Le mur de l’éthanol

Le débat au sujet de l’usage d’éthanol fabriqué à partir de maïs fait de nouveau rage aux États-Unis. En 2014, l’Environmental Protection Agency (EPA) devra établir de nouvelles cibles d’utilisation de biocarburants et tous ne s’entendent pas sur ces cibles.

L’EPA est confronté au fameux « blend wall ». Le problème : c’est maintenant pratiquement toute l’essence vendue aux États-Unis qui est E10 (10 % d’éthanol).
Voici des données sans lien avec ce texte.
`config.mk`:
```
export PLATFORM = sky130hd
export DESIGN_NAME = eee_lpi_entry_exit_control
export DESIGN_NICKNAME = d
export VERILOG_FILES = /design/src/shared/eee_lpi_pkg.sv /design/src/core/unit_tick.sv /design/src/core/port_lpi_fsm.sv /design/src/core/eee_lpi_entry_exit_control.sv
export SDC_FILE = /design/constraint.sdc
export NUM_CORES = 1
export LEC_CHECK = 0
export BUFFER_PORTS_ARGS = -buffer_cell sky130_fd_sc_hd__buf_2
export CAP_MARGIN = 20
export CORE_MARGIN = 2
export CORE_UTILIZATION = 36
export CTS_CLUSTER_DIAMETER = 100
export DETAILED_ROUTE_END_ITERATION = 7
export HOLD_SLACK_MARGIN = 0.03
export MAX_ROUTING_LAYER = met4
export PLACE_DENSITY = 0.63
export SLEW_MARGIN = 20
export SYNTH_ARGS = -nofsm -noshare
export SYNTH_HDL_FRONTEND = slang
export SYNTH_SLANG_ARGS = --single-unit
```
`constraint.sdc`:
```
create_clock -name i_mclk -period 7.8 [get_ports i_mclk]
set_input_delay 0.39 -clock i_mclk [delete_from_list [all_inputs] [get_ports i_mclk]]
set_output_delay 0.39 -clock i_mclk [all_outputs]
set_load 0.02 [all_outputs]
```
De plus, la consommation d’essence au pays est en baisse, principalement en raison de la consommation réduite des nouveaux véhicules.
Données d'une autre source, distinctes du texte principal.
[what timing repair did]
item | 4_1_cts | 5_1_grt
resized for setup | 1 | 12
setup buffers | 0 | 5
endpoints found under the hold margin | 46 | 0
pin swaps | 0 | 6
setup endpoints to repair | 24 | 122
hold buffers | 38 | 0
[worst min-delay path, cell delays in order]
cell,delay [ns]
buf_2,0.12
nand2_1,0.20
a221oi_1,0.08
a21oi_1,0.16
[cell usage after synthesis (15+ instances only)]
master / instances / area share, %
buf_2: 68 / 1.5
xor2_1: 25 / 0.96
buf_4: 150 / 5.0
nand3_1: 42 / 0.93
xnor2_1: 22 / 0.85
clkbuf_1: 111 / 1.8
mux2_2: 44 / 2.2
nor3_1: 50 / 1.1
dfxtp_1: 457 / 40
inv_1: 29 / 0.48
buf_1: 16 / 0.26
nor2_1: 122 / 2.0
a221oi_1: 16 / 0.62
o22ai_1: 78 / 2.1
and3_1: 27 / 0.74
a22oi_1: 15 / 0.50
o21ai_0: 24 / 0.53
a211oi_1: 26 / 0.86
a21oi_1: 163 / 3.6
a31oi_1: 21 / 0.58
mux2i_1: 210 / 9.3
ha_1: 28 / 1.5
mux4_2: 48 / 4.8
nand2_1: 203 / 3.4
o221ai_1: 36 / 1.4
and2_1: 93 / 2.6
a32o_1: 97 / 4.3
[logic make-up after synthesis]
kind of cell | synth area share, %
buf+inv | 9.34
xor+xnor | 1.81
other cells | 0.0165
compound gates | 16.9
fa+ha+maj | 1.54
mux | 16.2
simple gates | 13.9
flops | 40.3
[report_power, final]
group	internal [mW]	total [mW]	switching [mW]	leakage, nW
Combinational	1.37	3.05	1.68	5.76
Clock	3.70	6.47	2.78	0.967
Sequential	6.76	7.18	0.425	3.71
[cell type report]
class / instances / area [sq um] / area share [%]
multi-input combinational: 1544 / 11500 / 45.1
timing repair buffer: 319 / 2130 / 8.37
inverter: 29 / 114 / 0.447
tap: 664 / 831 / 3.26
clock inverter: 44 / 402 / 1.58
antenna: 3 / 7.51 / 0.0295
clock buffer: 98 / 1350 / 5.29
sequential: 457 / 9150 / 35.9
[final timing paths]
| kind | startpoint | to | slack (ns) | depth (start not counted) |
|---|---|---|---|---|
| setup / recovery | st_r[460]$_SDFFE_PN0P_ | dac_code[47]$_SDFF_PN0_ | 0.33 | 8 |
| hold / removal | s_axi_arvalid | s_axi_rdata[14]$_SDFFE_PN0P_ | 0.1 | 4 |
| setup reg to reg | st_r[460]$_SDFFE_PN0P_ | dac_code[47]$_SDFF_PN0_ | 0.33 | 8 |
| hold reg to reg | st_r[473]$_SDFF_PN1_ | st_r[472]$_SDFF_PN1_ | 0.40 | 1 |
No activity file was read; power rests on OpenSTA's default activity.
--- src/hw/cpu_opcode_decode_cycles.sv ---
// Notes on behaviour
// - Opcode 94 takes two cycles, loads stack pointer with index minus one.
// - Opcode 8F clears the interrupt mask, then halts; at least two cycles.
// - A free cycle lasts one clock, needs no bus, shows as a read.
// - Fetch reads next program byte; operand, push and pop cycles move one byte.
// - Vectors are read from the top page, high byte before low byte.
// - Branch offsets are signed, measured from the next instruction's first byte.
// - Direct operands give an 8-bit address with a zero high byte.
// - Bit instructions pick bit 0 to 7, encoded in the opcode.
// - An 8-bit indexed offset is zero-extended and added to the index pair.
// - Indexed no, byte or word offset, and stack byte or word offset modes.
// - Post-increment modes address through the index pair, then increment it.
// - Flags are V, H, I, N, Z, C; the two bits between V and H read one.
//
// Local design decisions: the address map and the AHB-Lite slave port.
`timescale 1ns/1ps
module cpu_opcode_decode_cycles (
    input logic clk,
    input logic rst,
    input logic irq_pin,
    input logic [7:0] bus_rdata,
    output logic [15:0] bus_addr,
    output logic [7:0] bus_wdata,
    output logic bus_write,
    output cpu_pkg::cyc_t cycle_code,
    output logic halted,
    input logic hsel,
    input logic [31:0] haddr,
    input logic [1:0] htrans,
    input logic hwrite,
    input logic [2:0] hsize,
    input logic [31:0] hwdata,
    input logic hready,
    output logic hreadyout,
    output logic hresp,
    output logic [31:0] hrdata
);
    import cpu_pkg::*;

    typedef enum logic [3:0] {
        ST_VH, ST_VL, ST_FETCH, ST_PAGE2, ST_OP1, ST_OP2, ST_FREE, ST_READ, ST_WRITE,
        ST_WAIT, ST_PUSH
    } state_t;

    state_t state_r, state_nxt;
    logic [15:0] pc_r, pc_nxt, sp_r, sp_nxt, hx_r, hx_nxt, ea_r, ea_nxt, addr_nxt;
    logic [7:0] acc_r, acc_nxt, flg_r, flg_nxt, ir_r, ir_nxt, op1_r, op1_nxt, op2_r, op2_nxt;
    logic [7:0] wd_nxt, flg_rd, dec_op, op1_v, op2_v, rel_v, mask, bset_val;
    logic [15:0] ea, target;
    logic [2:0] cnt_r, cnt_nxt, bitn;
    logic pg2_r, pg2_nxt, wait_pend_r, wait_nxt, launch, wr_nxt, dec_pg2, bit_set;
    logic irq_s1_r, irq_s2_r, soft_irq_r, irq_take, br_ok;
    cyc_t cyc_nxt;
    cls_t cls;
    mode_t mode;
    logic [1:0] nops;
    logic ahb_go, wr_pend_r;
    logic [31:0] wr_addr_r, rd_word;

    function automatic logic [7:0] nz_flags(input logic [7:0] c, input logic [7:0] v);
        logic [7:0] r;
        r = c;
        r[FLG_N] = v[7];
        r[FLG_Z] = (v == ACC_RST);
        r[FLG_V] = 1'b0;
        return r;
    endfunction : nz_flags

    function automatic logic br_cond(input logic [7:0] op, input logic [7:0] c);
        logic b;
        unique case (op[3:1])
            3'h0: b = 1'b1;
            3'h1: b = ~(c[FLG_C] | c[FLG_Z]);
            3'h2: b = ~c[FLG_C];
            3'h3: b = ~c[FLG_Z];
            3'h4: b = ~c[FLG_H];
            3'h5: b = ~c[FLG_N];
            3'h6: b = ~c[FLG_I];
            3'h7: b = 1'b0;
        endcase
        return b ^ op[0];
    endfunction : br_cond

    function automatic logic [7:0] push_byte(input logic [2:0] idx, input logic [15:0] pc,
                                             input logic [15:0] hx, input logic [7:0] a,
                                             input logic [7:0] c);
        logic [7:0] r;
        unique case (idx)
            3'h0: r = pc[7:0];
            3'h1: r = pc[15:8];
            3'h2: r = hx[7:0];
            3'h3: r = a;
            default: r = c;
        endcase
        return r;
    endfunction : push_byte

    // Opcode bytes are decoded in the cycle they arrive, so no extra decode cycle is spent.
    assign dec_op = (state_r == ST_FETCH || state_r == ST_PAGE2) ? bus_rdata : ir_r;
    assign dec_pg2 = (state_r == ST_PAGE2) || (state_r != ST_FETCH && pg2_r);

    op_decode op_decode_inst (
        .opcode(dec_op),
        .page2(dec_pg2),
        .cls(cls),
        .mode(mode),
        .nops(nops),
        .bit_num(bitn),
        .bit_set(bit_set)
    );

    assign flg_rd = flg_r | FLG_ONES;
    assign irq_take = (irq_s2_r | soft_irq_r) & ~flg_r[FLG_I];
    assign op1_v = (state_r == ST_OP1) ? bus_rdata : op1_r;
    assign op2_v = (state_r == ST_OP2) ? bus_rdata : op2_r;
    assign rel_v = (mode == M_REL || mode == M_IXP) ? op1_r : op2_r;
    assign target = pc_r + {{8{rel_v[7]}}, rel_v};
    assign br_ok = br_cond(ir_r, flg_r);
    assign mask = 8'h01 << bitn;
    assign bset_val = bit_set ? (bus_rdata | mask) : (bus_rdata & ~mask);
    assign halted = (state_r == ST_WAIT);

    always_comb begin
        case (mode)
            M_DIR: ea = {DIRECT_PAGE, op1_v};
            M_EXT: ea = {op1_v, op2_v};
            M_IXB, M_IXBP: ea = hx_r + {DIRECT_PAGE, op1_v};
            M_IXW: ea = hx_r + {op1_v, op2_v};
            M_SPB: ea = sp_r + {DIRECT_PAGE, op1_v};
            M_SPW: ea = sp_r + {op1_v, op2_v};
            default: ea = hx_r;
        endcase
    end

    always_comb begin
        state_nxt = state_r;
        pc_nxt = pc_r;
        sp_nxt = sp_r;
        hx_nxt = hx_r;
        acc_nxt = acc_r;
        flg_nxt = flg_r;
        ir_nxt = ir_r;
        pg2_nxt = pg2_r;
        op1_nxt = op1_r;
        op2_nxt = op2_r;
        ea_nxt = ea_r;
        wd_nxt = bus_wdata;
        cnt_nxt = cnt_r;
        wait_nxt = wait_pend_r;
        launch = 1'b0;
        unique case (state_r)
            ST_VH: begin
                pc_nxt = {bus_rdata, pc_r[7:0]};
                ea_nxt = ea_r + 16'h0001;
                state_nxt = ST_VL;
            end
            ST_VL: begin
                pc_nxt = {pc_r[15:8], bus_rdata};
                state_nxt = ST_FETCH;
            end
            ST_FETCH: begin
                ir_nxt = bus_rdata;
                pg2_nxt = 1'b0;
                if (wait_pend_r) begin
                    wait_nxt = 1'b0;
                    state_nxt = ST_WAIT;
                end else if (irq_take) begin
                    cnt_nxt = PUSH_FIRST;
                    wd_nxt = pc_r[7:0];
                    state_nxt = ST_PUSH;
                end else begin
                    pc_nxt = pc_r + 16'h0001;
                    if (cls == C_PAGE2) begin
                        state_nxt = ST_PAGE2;
                    end else if (nops != OPS_0) begin
                        state_nxt = ST_OP1;
                    end else begin
                        launch = 1'b1;
                    end
                end
            end
            ST_PAGE2: begin
                ir_nxt = bus_rdata;
                pg2_nxt = 1'b1;
                pc_nxt = pc_r + 16'h0001;
                if (nops != OPS_0) begin
                    state_nxt = ST_OP1;
                end else begin
                    launch = 1'b1;
                end
            end
            ST_OP1: begin
                op1_nxt = bus_rdata;
                pc_nxt = pc_r + 16'h0001;
                if (nops == OPS_2) begin
                    state_nxt = ST_OP2;
                end else begin
                    launch = 1'b1;
                end
            end
            ST_OP2: begin
                op2_nxt = bus_rdata;
                pc_nxt = pc_r + 16'h0001;
                launch = 1'b1;
            end
            ST_FREE: begin
                state_nxt = ST_FETCH;
                if (cls == C_XTS) begin
                    sp_nxt = hx_r - 16'h0001;
                end else if (cls == C_TSX) begin
                    hx_nxt = sp_r + 16'h0001;
                end else if (cls == C_WAIT) begin
                    flg_nxt[FLG_I] = 1'b0;
                    wait_nxt = 1'b1;
                end else if (cls == C_BRANCH && br_ok) begin
                    pc_nxt = target;
                end
            end
            ST_READ: begin
                state_nxt = ST_FETCH;
                if (cls == C_LDA) begin
                    acc_nxt = bus_rdata;
                    flg_nxt = nz_flags(flg_r, bus_rdata);
                end else if (cls == C_BITSET) begin
                    wd_nxt = bset_val;
                    state_nxt = ST_WRITE;
                end else if (cls == C_BITBR) begin
                    flg_nxt[FLG_C] = bus_rdata[bitn];
                    if (bus_rdata[bitn] == bit_set) begin
                        pc_nxt = target;
                    end
                end else if (cls == C_CBEQ) begin
                    hx_nxt = hx_r + 16'h0001;
                    if (bus_rdata == acc_r) begin
                        pc_nxt = target;
                    end
                end
            end
            ST_WRITE: state_nxt = ST_FETCH;
            ST_WAIT: begin
                // An interrupt leaves this state for the push cycles; reset leaves it through the asynchronous reset.
                if (irq_take) begin
                    cnt_nxt = PUSH_FIRST;
                    wd_nxt = pc_r[7:0];
                    state_nxt = ST_PUSH;
                end
            end
            ST_PUSH: begin
                sp_nxt = sp_r - 16'h0001;
                if (cnt_r == PUSH_LAST) begin
                    flg_nxt[FLG_I] = 1'b1;
                    ea_nxt = {VEC_PAGE, VEC_IRQ_HI};
                    state_nxt = ST_VH;
                end else begin
                    cnt_nxt = cnt_r + 3'h1;
                    wd_nxt = push_byte(cnt_nxt, pc_r, hx_r, acc_r, flg_rd);
                end
            end
        endcase
        if (launch) begin
            state_nxt = ST_FETCH;
            unique case (cls)
                C_NOP, C_PAGE2: ;
                C_CLI: flg_nxt[FLG_I] = 1'b0;
                C_SEI: flg_nxt[FLG_I] = 1'b1;
                C_XTS, C_TSX, C_WAIT, C_BRANCH: state_nxt = ST_FREE;
                C_LDHX: begin
                    hx_nxt = {op1_v, op2_v};
                    flg_nxt = nz_flags(flg_r, op1_v | op2_v);
                    flg_nxt[FLG_N] = op1_v[7];
                end
                C_LDA: begin
                    if (mode == M_IMM) begin
                        acc_nxt = op1_v;
                        flg_nxt = nz_flags(flg_r, op1_v);
                    end else begin
                        ea_nxt = ea;
                        state_nxt = ST_READ;
                    end
                end
                C_BITSET, C_BITBR, C_CBEQ: begin
                    ea_nxt = ea;
                    state_nxt = ST_READ;
                end
                C_STA: begin
                    ea_nxt = ea;
                    wd_nxt = acc_r;
                    flg_nxt = nz_flags(flg_r, acc_r);
                    state_nxt = ST_WRITE;
                end
            endcase
        end
        addr_nxt = pc_nxt;
        wr_nxt = 1'b0;
        cyc_nxt = CYC_PROG;
        unique case (state_nxt)
            ST_FETCH, ST_PAGE2, ST_OP1, ST_OP2: ;
            ST_READ: begin
                addr_nxt = ea_nxt;
                cyc_nxt = CYC_RD;
            end
            ST_WRITE: begin
                addr_nxt = ea_nxt;
                wr_nxt = 1'b1;
                cyc_nxt = CYC_WR;
            end
            ST_FREE, ST_WAIT: cyc_nxt = CYC_FREE;
            ST_PUSH: begin
                addr_nxt = sp_nxt;
                wr_nxt = 1'b1;
                cyc_nxt = CYC_PUSH;
            end
            ST_VH, ST_VL: begin
                addr_nxt = ea_nxt;
                cyc_nxt = CYC_VEC;
            end
        endcase
    end

    // The bus is registered: each state names the cycle now on the bus.
    always_ff @(posedge clk or posedge rst) begin
        if (rst) begin
            state_r <= ST_VH;
            bus_addr <= {VEC_PAGE, VEC_RST_HI};
            bus_wdata <= ACC_RST;
            bus_write <= 1'b0;
            cycle_code <= CYC_VEC;
            ea_r <= {VEC_PAGE, VEC_RST_HI};
        end else begin
            state_r <= state_nxt;
            bus_addr <= addr_nxt;
            bus_wdata <= wd_nxt;
            bus_write <= wr_nxt;
            cycle_code <= cyc_nxt;
            ea_r <= ea_nxt;
        end
    end

    always_ff @(posedge clk or posedge rst) begin
        if (rst) begin
            pc_r <= PC_RST;
            sp_r <= SP_RST;
            hx_r <= HX_RST;
            acc_r <= ACC_RST;
            flg_r <= FLG_RST;
            ir_r <= ACC_RST;
            pg2_r <= 1'b0;
            op1_r <= ACC_RST;
            op2_r <= ACC_RST;
            cnt_r <= PUSH_FIRST;
            wait_pend_r <= 1'b0;
        end else begin
            pc_r <= pc_nxt;
            sp_r <= sp_nxt;
            hx_r <= hx_nxt;
            acc_r <= acc_nxt;
            flg_r <= flg_nxt;
            ir_r <= ir_nxt;
            pg2_r <= pg2_nxt;
            op1_r <= op1_nxt;
            op2_r <= op2_nxt;
            cnt_r <= cnt_nxt;
            wait_pend_r <= wait_nxt;
        end
    end

    always_ff @(posedge clk or posedge rst) begin
        if (rst) begin
            irq_s1_r <= 1'b0;
            irq_s2_r <= 1'b0;
        end else begin
            irq_s1_r <= irq_pin;
            irq_s2_r <= irq_s1_r;
        end
    end

    // Zero-wait slave; a write lands at the end of its data phase.
    assign ahb_go = hsel & htrans[HTRANS_ACT_BIT] & hready;
    assign hreadyout = 1'b1;
    assign hresp = 1'b0;

    always_comb begin
        case (haddr)
            REG_CTRL: rd_word = {31'h0000_0000, soft_irq_r};
            REG_STATUS: rd_word = {20'h0_0000, cycle_code, halted, flg_rd};
            REG_HX: rd_word = {16'h0000, hx_r};
            REG_SP: rd_word = {16'h0000, sp_r};
            REG_PC: rd_word = {16'h0000, pc_r};
            REG_ACC: rd_word = {24'h00_0000, acc_r};
            default: rd_word = 32'h0000_0000;
        endcase
    end

    always_ff @(posedge clk or posedge rst) begin
        if (rst) begin
            wr_pend_r <= 1'b0;
            wr_addr_r <= REG_CTRL;
            hrdata <= 32'h0000_0000;
            soft_irq_r <= 1'b0;
        end else begin
            wr_pend_r <= ahb_go & hwrite;
            if (ahb_go) begin
                wr_addr_r <= haddr;
            end
            if (ahb_go && !hwrite) begin
                hrdata <= rd_word;
            end
            if (wr_pend_r && wr_addr_r == REG_CTRL) begin
                soft_irq_r <= hwdata[CTRL_SOFT_IRQ];
            end
        end
    end

endmodule : cpu_opcode_decode_cycles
Si l’EPA augmente les volumes de production ciblés pour 2014, les pétrolières seront forcées d’inclure plus d’éthanol dans leur essence, sans nécessairement être en mesure de la vendre plus cher, ou sous l’étiquette E15 (15 % d’éthanol).

En 2011, l’administration Obama a autorisé les mélanges E15 pour les voitures fabriquées depuis 2001 et offert un programme d’aide pour le déploiement de stations « flex-fuel » pour le parc grandissant de véhicules pouvant utiliser un carburant E85. Le réseau de telles stations-service demeure limité et les pétrolières sont peu nombreuses à offrir de l’essence E15.

La pression est forte pour que l’EPA n’augmente pas les cibles totales de production de biocarburant en 2014. L’industrie pétrolière ne souhaite pas être obligée d’inclure plus d’éthanol dans l’essence, l’éthanol étant coûteux à produire quand les aides gouvernementales ne suivent pas. Les éleveurs – porcs, bovins, volaille – s’opposent aussi à des cibles plus élevées, qui détourneraient encore plus de maïs vers l’éthanol, faisant encore grimper les prix du maïs.